- Exercise aim: Your answer should be the lines below from the one holding "after global placement: 2341" through the one holding "met4: 0.0370 / 721 / 0", copied exactly and with nothing else.

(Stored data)
↓
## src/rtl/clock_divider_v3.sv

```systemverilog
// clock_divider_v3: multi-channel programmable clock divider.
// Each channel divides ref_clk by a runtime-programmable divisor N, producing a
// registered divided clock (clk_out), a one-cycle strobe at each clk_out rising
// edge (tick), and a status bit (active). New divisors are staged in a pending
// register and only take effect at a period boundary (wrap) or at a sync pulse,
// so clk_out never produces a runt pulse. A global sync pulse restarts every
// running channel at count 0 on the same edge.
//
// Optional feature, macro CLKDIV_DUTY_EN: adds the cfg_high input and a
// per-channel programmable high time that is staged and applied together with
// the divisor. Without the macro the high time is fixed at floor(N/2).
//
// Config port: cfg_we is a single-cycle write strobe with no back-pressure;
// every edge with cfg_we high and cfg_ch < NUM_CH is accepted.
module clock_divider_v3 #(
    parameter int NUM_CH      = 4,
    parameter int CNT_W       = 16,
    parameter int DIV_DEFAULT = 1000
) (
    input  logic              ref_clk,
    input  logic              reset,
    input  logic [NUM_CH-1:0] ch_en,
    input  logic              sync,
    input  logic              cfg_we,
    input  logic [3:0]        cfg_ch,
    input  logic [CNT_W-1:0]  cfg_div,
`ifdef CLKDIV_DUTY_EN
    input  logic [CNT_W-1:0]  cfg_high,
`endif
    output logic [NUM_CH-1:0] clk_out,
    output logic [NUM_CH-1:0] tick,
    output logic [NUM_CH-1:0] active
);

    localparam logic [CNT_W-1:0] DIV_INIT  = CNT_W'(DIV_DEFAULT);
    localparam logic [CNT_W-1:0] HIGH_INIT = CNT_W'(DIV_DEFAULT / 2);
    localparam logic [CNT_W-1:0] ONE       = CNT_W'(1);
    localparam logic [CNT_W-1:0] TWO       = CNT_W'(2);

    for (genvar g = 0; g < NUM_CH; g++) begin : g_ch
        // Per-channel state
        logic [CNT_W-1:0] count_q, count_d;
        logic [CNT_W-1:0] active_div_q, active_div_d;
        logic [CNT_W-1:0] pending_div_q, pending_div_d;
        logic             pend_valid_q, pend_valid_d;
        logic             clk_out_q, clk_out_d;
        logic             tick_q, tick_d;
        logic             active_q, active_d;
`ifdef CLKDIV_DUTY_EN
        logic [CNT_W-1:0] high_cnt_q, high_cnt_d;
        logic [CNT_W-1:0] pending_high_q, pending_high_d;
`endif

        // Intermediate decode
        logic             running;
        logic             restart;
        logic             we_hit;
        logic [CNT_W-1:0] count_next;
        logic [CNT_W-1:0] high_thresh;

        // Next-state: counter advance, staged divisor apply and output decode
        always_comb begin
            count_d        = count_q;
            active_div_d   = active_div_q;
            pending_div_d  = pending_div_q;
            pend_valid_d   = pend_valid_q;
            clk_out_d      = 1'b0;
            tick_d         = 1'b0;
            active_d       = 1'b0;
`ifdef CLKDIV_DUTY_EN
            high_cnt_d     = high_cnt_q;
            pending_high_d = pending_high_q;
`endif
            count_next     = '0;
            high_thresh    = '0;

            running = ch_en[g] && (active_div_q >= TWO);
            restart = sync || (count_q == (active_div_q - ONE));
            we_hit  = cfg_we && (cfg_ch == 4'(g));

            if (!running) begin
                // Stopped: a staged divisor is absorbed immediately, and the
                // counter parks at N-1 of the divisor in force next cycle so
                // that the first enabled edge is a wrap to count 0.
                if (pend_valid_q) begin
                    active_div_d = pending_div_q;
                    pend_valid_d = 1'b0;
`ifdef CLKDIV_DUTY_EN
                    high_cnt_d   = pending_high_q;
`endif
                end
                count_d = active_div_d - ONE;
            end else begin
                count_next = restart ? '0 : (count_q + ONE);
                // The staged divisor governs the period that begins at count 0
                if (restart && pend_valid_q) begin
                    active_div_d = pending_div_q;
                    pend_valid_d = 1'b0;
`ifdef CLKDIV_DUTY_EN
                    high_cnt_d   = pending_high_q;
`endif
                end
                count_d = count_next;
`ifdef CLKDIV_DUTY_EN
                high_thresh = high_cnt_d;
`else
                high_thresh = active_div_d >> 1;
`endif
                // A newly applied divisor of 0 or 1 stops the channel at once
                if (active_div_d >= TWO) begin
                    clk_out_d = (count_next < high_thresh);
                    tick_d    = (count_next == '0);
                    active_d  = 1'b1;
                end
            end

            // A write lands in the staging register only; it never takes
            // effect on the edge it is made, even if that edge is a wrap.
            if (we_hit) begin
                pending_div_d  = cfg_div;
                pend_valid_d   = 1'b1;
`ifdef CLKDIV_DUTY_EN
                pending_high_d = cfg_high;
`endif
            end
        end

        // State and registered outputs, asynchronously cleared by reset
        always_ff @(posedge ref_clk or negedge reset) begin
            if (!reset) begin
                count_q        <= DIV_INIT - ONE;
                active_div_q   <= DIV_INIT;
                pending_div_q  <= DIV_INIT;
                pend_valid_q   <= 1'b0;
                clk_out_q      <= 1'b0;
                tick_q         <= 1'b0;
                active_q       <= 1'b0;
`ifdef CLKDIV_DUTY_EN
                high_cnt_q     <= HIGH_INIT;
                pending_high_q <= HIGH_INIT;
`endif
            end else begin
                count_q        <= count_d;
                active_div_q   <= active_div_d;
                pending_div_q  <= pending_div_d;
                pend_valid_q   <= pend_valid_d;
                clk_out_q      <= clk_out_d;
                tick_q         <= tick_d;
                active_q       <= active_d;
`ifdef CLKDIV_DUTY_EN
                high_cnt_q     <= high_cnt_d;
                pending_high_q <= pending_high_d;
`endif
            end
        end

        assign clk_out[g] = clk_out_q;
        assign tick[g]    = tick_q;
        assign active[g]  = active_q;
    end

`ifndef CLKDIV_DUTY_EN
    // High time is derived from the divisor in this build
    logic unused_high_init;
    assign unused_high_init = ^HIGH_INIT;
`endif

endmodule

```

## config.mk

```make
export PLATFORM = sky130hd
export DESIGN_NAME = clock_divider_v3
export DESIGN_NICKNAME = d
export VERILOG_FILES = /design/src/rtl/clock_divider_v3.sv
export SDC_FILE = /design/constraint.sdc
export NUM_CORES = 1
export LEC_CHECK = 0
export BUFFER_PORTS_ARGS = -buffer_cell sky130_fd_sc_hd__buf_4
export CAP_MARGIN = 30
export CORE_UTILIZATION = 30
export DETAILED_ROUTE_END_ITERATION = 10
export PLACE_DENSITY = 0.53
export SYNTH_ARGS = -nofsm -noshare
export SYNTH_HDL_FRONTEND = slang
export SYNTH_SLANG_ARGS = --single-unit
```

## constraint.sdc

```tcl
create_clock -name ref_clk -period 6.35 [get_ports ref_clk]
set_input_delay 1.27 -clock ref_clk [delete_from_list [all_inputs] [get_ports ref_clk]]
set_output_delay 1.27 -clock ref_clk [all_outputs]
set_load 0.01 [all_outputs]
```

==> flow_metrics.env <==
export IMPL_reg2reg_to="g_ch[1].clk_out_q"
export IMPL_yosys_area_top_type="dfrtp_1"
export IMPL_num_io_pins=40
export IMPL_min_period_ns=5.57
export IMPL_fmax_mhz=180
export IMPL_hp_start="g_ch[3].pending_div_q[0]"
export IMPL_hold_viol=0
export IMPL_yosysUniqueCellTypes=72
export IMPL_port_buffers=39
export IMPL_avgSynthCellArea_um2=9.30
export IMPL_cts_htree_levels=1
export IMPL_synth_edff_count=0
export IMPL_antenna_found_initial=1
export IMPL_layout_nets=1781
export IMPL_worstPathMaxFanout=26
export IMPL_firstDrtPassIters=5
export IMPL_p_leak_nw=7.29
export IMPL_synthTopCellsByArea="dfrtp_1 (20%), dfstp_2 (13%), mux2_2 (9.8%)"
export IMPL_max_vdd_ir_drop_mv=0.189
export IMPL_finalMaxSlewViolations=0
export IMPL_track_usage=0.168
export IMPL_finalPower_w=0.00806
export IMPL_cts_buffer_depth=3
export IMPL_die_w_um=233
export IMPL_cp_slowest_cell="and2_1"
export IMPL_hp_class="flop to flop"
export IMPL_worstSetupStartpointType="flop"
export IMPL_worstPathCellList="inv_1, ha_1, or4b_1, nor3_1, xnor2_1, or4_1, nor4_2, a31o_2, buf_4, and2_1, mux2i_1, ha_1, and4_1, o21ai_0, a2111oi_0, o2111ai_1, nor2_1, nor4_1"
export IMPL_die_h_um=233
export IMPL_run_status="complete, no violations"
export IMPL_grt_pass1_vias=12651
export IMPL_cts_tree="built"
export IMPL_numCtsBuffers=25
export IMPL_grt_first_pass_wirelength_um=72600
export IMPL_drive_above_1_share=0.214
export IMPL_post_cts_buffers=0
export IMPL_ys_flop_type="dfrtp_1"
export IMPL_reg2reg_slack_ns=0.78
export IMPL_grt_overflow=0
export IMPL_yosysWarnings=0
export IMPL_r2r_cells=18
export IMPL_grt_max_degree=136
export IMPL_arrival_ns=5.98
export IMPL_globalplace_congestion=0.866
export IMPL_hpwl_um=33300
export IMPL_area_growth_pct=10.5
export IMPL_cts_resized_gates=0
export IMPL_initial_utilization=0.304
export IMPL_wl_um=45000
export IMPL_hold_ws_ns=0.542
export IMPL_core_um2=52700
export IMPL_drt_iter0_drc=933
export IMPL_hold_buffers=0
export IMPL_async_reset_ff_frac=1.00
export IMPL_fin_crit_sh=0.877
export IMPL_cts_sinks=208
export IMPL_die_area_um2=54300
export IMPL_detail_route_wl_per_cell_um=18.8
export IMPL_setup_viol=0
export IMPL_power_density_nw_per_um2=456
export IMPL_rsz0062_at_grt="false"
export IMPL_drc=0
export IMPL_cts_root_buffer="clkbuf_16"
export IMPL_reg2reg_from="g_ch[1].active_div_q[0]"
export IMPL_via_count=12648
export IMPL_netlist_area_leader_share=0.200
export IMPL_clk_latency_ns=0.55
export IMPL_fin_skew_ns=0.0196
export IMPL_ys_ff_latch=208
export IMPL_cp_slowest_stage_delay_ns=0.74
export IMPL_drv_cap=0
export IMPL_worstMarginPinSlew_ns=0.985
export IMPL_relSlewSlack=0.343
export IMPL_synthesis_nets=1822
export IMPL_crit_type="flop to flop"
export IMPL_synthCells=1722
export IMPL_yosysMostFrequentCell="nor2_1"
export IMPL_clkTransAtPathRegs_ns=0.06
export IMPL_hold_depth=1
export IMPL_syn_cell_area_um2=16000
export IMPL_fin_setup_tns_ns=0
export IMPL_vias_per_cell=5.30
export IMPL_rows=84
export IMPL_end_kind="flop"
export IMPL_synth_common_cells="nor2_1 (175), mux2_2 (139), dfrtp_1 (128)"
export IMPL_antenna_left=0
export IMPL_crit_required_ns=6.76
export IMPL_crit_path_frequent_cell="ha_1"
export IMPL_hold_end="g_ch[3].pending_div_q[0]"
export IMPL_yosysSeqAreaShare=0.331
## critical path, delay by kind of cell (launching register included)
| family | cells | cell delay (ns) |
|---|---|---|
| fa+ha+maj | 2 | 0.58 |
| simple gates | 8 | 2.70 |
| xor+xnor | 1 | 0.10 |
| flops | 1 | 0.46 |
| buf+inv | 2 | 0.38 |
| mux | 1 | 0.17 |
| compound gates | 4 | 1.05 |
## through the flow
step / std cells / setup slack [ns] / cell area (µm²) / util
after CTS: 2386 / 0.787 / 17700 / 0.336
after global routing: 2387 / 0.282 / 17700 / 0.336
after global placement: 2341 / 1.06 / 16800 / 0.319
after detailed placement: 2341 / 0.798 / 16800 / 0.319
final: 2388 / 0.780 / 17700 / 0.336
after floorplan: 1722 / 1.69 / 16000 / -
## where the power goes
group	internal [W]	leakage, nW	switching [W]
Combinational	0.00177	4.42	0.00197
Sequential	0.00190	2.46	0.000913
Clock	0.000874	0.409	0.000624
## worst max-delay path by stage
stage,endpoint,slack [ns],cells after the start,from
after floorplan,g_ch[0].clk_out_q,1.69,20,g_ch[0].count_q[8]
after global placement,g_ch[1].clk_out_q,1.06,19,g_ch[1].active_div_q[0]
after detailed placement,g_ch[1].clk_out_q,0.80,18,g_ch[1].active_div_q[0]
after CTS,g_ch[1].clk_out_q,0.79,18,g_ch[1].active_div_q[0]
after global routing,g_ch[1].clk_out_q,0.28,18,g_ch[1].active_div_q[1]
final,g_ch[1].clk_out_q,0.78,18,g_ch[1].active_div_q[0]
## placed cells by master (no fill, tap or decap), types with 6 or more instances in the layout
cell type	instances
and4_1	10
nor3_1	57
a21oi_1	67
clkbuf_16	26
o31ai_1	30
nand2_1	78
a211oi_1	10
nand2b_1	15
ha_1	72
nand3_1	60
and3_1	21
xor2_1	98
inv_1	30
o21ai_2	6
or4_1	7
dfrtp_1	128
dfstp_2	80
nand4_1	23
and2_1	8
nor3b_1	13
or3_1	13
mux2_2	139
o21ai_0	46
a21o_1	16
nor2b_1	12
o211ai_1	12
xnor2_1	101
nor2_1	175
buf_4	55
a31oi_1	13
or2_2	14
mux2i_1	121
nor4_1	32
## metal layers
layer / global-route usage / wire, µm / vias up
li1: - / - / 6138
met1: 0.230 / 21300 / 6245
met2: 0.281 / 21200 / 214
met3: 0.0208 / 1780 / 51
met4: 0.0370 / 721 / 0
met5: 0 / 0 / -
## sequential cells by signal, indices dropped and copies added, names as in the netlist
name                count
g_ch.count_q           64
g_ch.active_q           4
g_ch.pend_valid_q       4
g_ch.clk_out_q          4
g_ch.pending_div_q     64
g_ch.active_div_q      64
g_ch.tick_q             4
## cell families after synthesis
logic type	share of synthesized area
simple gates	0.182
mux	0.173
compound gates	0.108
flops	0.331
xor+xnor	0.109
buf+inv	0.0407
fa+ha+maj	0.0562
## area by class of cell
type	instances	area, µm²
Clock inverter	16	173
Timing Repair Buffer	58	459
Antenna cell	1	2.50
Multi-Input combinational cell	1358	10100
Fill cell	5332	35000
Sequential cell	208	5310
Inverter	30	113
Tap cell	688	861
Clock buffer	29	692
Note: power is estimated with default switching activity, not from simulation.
↑
- Exercise output:
after global placement: 2341 / 1.06 / 16800 / 0.319
after detailed placement: 2341 / 0.798 / 16800 / 0.319
final: 2388 / 0.780 / 17700 / 0.336
after floorplan: 1722 / 1.69 / 16000 / -
## where the power goes
group	internal [W]	leakage, nW	switching [W]
Combinational	0.00177	4.42	0.00197
Sequential	0.00190	2.46	0.000913
Clock	0.000874	0.409	0.000624
## worst max-delay path by stage
stage,endpoint,slack [ns],cells after the start,from
after floorplan,g_ch[0].clk_out_q,1.69,20,g_ch[0].count_q[8]
after global placement,g_ch[1].clk_out_q,1.06,19,g_ch[1].active_div_q[0]
after detailed placement,g_ch[1].clk_out_q,0.80,18,g_ch[1].active_div_q[0]
after CTS,g_ch[1].clk_out_q,0.79,18,g_ch[1].active_div_q[0]
after global routing,g_ch[1].clk_out_q,0.28,18,g_ch[1].active_div_q[1]
final,g_ch[1].clk_out_q,0.78,18,g_ch[1].active_div_q[0]
## placed cells by master (no fill, tap or decap), types with 6 or more instances in the layout
cell type	instances
and4_1	10
nor3_1	57
a21oi_1	67
clkbuf_16	26
o31ai_1	30
nand2_1	78
a211oi_1	10
nand2b_1	15
ha_1	72
nand3_1	60
and3_1	21
xor2_1	98
inv_1	30
o21ai_2	6
or4_1	7
dfrtp_1	128
dfstp_2	80
nand4_1	23
and2_1	8
nor3b_1	13
or3_1	13
mux2_2	139
o21ai_0	46
a21o_1	16
nor2b_1	12
o211ai_1	12
xnor2_1	101
nor2_1	175
buf_4	55
a31oi_1	13
or2_2	14
mux2i_1	121
nor4_1	32
## metal layers
layer / global-route usage / wire, µm / vias up
li1: - / - / 6138
met1: 0.230 / 21300 / 6245
met2: 0.281 / 21200 / 214
met3: 0.0208 / 1780 / 51
met4: 0.0370 / 721 / 0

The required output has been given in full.